Extracted records>
========================

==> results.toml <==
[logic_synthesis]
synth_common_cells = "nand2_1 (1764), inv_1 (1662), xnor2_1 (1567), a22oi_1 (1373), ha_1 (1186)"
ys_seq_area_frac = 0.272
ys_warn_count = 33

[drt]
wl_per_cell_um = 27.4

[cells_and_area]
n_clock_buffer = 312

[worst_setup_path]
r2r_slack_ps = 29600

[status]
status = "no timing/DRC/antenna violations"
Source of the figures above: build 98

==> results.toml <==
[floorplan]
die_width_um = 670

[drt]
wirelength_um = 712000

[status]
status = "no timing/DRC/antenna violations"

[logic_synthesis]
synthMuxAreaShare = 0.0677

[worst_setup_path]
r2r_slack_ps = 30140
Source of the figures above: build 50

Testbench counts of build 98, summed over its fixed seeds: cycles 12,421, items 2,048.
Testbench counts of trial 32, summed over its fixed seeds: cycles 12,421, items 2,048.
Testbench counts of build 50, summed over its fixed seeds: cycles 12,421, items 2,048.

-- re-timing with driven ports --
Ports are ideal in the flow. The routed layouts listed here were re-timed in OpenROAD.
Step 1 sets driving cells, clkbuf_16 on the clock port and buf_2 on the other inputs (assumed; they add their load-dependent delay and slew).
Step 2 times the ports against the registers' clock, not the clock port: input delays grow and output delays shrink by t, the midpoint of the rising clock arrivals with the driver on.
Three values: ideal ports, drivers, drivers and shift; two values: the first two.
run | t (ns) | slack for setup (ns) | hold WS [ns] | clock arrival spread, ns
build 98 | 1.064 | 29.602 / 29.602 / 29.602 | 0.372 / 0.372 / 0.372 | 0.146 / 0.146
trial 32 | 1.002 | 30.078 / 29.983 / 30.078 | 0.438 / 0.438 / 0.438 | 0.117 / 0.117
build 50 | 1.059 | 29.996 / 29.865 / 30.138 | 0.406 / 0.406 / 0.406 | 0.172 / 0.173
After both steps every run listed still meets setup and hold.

========================

Your goal>
From the records above, repeat exactly the lines from the one with "Step 2 times" through the one with "run | t (ns)", both included.

Exercise answer>
Step 2 times the ports against the registers' clock, not the clock port: input delays grow and output delays shrink by t, the midpoint of the rising clock arrivals with the driver on.
Three values: ideal ports, drivers, drivers and shift; two values: the first two.
run | t (ns) | slack for setup (ns) | hold WS [ns] | clock arrival spread, ns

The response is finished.